_Saved entries_:
Background: an optimization exercise with open tools, aiming at small area and a short achievable clock period. Do not read the settings as production practice. In this exercise RTL edits were held to simulation tests only and were not proved equivalent to the original. No activity file was given, so power comes from the tool's default toggle rates.

**flow/flow/run.sh**
```bash
#!/bin/bash
# The standard layout (standard.sh: the standard flow's own synthesis, floorplan, place,
# CTS and route, unchanged), with one difference: the buffer that
# global placement puts on every input and output port is the small
# sky130_fd_sc_hd__buf_1 instead of the cell buffer_ports picks by itself.
# Every port still gets its own buffer.
set -e
export BUFFER_PORTS_ARGS="-buffer_cell sky130_fd_sc_hd__buf_1"
export SETUP_SLACK_MARGIN=11.5
echo "BUFFER_PORTS_ARGS=$BUFFER_PORTS_ARGS" > run.log
bash standard.sh > standard.log 2>&1
echo "standard.sh finished" >> run.log
```
**flow/standard.sh**
```bash
#!/bin/bash
# synth_recipe.tcl (not shown) runs the flow's synth.tcl, then flattens the netlist and writes it again
# the make line also repeats each setting of config.mk as NAME=value (left out here)
make -C /OpenROAD-flow-scripts/flow DESIGN_CONFIG=/design/flow/config.mk WORK_HOME=/design/flow/orfs CLKGATE_MAP_FILE= SYNTH_SCRIPT=/design/flow/synth_recipe.tcl "${@:-finish}"
```
**flow/config.mk**
```make
export PLATFORM = sky130hd
export DESIGN_NAME = rlwe_rec
export DESIGN_NICKNAME = rlwe_rec
export VERILOG_FILES = /design/flow/design.v
export SDC_FILE = /design/flow/constraint.sdc
export NUM_CORES = 4
export LEC_CHECK = 0
export CAP_MARGIN = 20
export CORE_MARGIN = 2
export CORE_UTILIZATION = 65
export CTS_BUF_LIST = sky130_fd_sc_hd__clkbuf_4
export PLACE_DENSITY = 0.75
export SLEW_MARGIN = 20
```
**flow/constraint.sdc**
```tcl
create_clock -name core_clock -period 15.0 [get_ports {clk}]
set_input_delay 3.0000 -clock core_clock [delete_from_list [all_inputs] [get_ports {clk}]]
set_output_delay 3.0000 -clock core_clock [all_outputs]
set_load 0.01 [all_outputs]
```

_WORK REQUIRED_: Show me every line of the entries above that holds "standard".

_ANSWER TO THE EXERCISE_:
# The standard layout (standard.sh: the standard flow's own synthesis, floorplan, place,
bash standard.sh > standard.log 2>&1
echo "standard.sh finished" >> run.log
**flow/standard.sh**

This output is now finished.